Crianças internadas em hospitais por mais de 90 dias terão garantia de escolaridade

Projeto de lei nº 4415/2012 do deputado Roberto de Lucena sugere ainda que as unidades de saúde atendimento pediátrico tenham educação hospitalar

O deputado federal Roberto de Lucena (PV-SP) apresentou, nesta sexta-feira (06/09), o Projeto de Lei nº 4415/2012 que dispõe sobre a garantia de escolaridade às crianças internadas para tratamento de saúde por tempo indeterminado ou superior a 90 dias.

De acordo com a Constituição Federal, a educação é um dos direitos sociais dos cidadãos brasileiros. Trata-se de um direito de todos e é um dever do Estado e da família garantir a qualquer pessoa a possibilidade de ter acesso aos meios de educação que lhe convém ou que lhe são disponíveis.

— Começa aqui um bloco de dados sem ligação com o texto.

### config.mk
export PLATFORM = sky130hd
export DESIGN_NAME = alu_result_stage
export DESIGN_NICKNAME = d
export VERILOG_FILES = /design/src/logic/alu_pkg.sv /design/src/logic/alu_result_stage.sv
export SDC_FILE = /design/constraint.sdc
export NUM_CORES = 1
export LEC_CHECK = 0
export BUFFER_PORTS_ARGS = -buffer_cell sky130_fd_sc_hd__buf_2
export CAP_MARGIN = 0
export CORE_MARGIN = 5
export CORE_UTILIZATION = 43
export CTS_CLUSTER_SIZE = 10
export DETAILED_ROUTE_END_ITERATION = 12
export MAX_ROUTING_LAYER = met4
export PLACE_DENSITY = 0.84
export SLEW_MARGIN = 20
export SYNTH_ARGS = -nofsm -noshare
export SYNTH_HDL_FRONTEND = slang
export SYNTH_SLANG_ARGS = --single-unit
### constraint.sdc
create_clock -name clk -period 0.9 [get_ports clk]
set_input_delay 0.18 -clock clk [delete_from_list [all_inputs] [get_ports clk]]
set_output_delay 0.18 -clock clk [all_outputs]
set_load 0.01 [all_outputs]
## config.mk

```make
export PLATFORM = sky130hd
export DESIGN_NAME = icache_fill_ctrl
export DESIGN_NICKNAME = d
export VERILOG_FILES = /design/src/icache_pkg.sv /design/src/icache_req_gen.sv /design/src/icache_ack_proc.sv /design/src/icache_fill_ctrl.sv
export VERILOG_INCLUDE_DIRS = /design/src
export SDC_FILE = /design/constraint.sdc
export NUM_CORES = 2
export LEC_CHECK = 0
export ABC_AREA = 1
export BUFFER_PORTS_ARGS = -buffer_cell sky130_fd_sc_hd__buf_2
export CAP_MARGIN = 30
export CORE_MARGIN = 2
export CORE_UTILIZATION = 40
export CTS_CLUSTER_DIAMETER = 200
export CTS_CLUSTER_SIZE = 24
export DETAILED_ROUTE_END_ITERATION = 16
export PLACE_DENSITY = 0.66
export SYNTH_ARGS = -nofsm -noshare
export SYNTH_HDL_FRONTEND = slang
export SYNTH_SLANG_ARGS = --single-unit
```

## constraint.sdc

```tcl
create_clock -name clk -period 12.8 [get_ports clk]
set_clock_uncertainty 0.05 [all_clocks]
set_input_delay 0.64 -clock clk [delete_from_list [all_inputs] [get_ports clk]]
set_output_delay 0.64 -clock clk [all_outputs]
set_load 0.02 [all_outputs]
```
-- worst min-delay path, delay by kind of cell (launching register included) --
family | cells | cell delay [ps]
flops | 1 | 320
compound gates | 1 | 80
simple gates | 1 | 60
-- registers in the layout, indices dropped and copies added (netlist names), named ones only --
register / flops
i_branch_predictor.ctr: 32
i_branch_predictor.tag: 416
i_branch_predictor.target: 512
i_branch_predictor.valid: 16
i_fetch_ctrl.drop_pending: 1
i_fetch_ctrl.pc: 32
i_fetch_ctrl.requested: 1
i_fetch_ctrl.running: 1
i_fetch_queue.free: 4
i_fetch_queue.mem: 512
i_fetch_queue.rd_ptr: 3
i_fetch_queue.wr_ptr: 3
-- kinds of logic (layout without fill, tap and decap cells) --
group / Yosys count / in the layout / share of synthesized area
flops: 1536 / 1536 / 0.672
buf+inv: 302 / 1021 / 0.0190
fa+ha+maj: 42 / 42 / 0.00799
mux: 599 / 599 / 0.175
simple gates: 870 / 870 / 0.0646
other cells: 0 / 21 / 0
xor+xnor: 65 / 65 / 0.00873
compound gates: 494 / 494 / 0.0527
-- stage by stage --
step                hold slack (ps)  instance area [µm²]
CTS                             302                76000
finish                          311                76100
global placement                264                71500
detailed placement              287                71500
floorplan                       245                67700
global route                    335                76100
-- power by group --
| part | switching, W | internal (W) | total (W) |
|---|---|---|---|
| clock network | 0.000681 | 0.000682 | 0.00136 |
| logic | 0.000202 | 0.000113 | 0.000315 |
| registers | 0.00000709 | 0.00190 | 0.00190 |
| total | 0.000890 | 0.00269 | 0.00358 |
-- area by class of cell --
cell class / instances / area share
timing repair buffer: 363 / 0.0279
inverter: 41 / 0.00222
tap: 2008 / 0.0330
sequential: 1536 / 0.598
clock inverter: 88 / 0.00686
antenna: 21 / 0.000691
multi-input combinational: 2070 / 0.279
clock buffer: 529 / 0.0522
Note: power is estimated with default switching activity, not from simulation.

“Garantir o direito de todas as pessoas à educação é boa medida ao preceito da igualdade de todos perante a lei. As diferenças de oportunidade a que estão sujeitos os indivíduos não podem afastá-los daquilo que lhes é essencial”, disse o deputado.

Roberto de Lucena afirmou que uma criança ou adolescente ao serem acometidos de uma doença grave (câncer, traumas, ortopédicas, AIDS etc.), que as obrigará a se manter em tratamento médico hospitalar por meses, sofre um profundo impacto quando impedida de frequentar regularmente a escola.

A Constituição Federal determina, ainda, que o não oferecimento do ensino obrigatório pelo poder público, ou sua oferta irregular, importa responsabilidade da autoridade competente. “Se o texto constitucional deixa claro que toda criança de sete a quatorze anos de idade tem direito à educação, cabe, portanto, ao Estado oferecê-la e aos pais ou responsáveis efetivar a matrícula de seus filhos ou tutelados, não podendo ser impedimento o fato de essas crianças estarem impossibilitadas de frequentar escolas regulares por força de problemas de saúde”, argumentou Roberto de Lucena.

O parlamentar alertou que a criança ou o adolescente de sete a quatorze anos de idade que esteja internado em hospitais ou em outro tipo de instituição de atendimento à saúde já tem, portanto, seu direito à educação salvaguardado pela Constituição Federal. “Tornar obrigatória a oferta de atividades educativas por parte do Poder Público e dos hospitais ou instituições afins é forma de reforçar a responsabilidade do Estado e da sociedade em propiciar o acesso de todos ao ensino”, concluiu.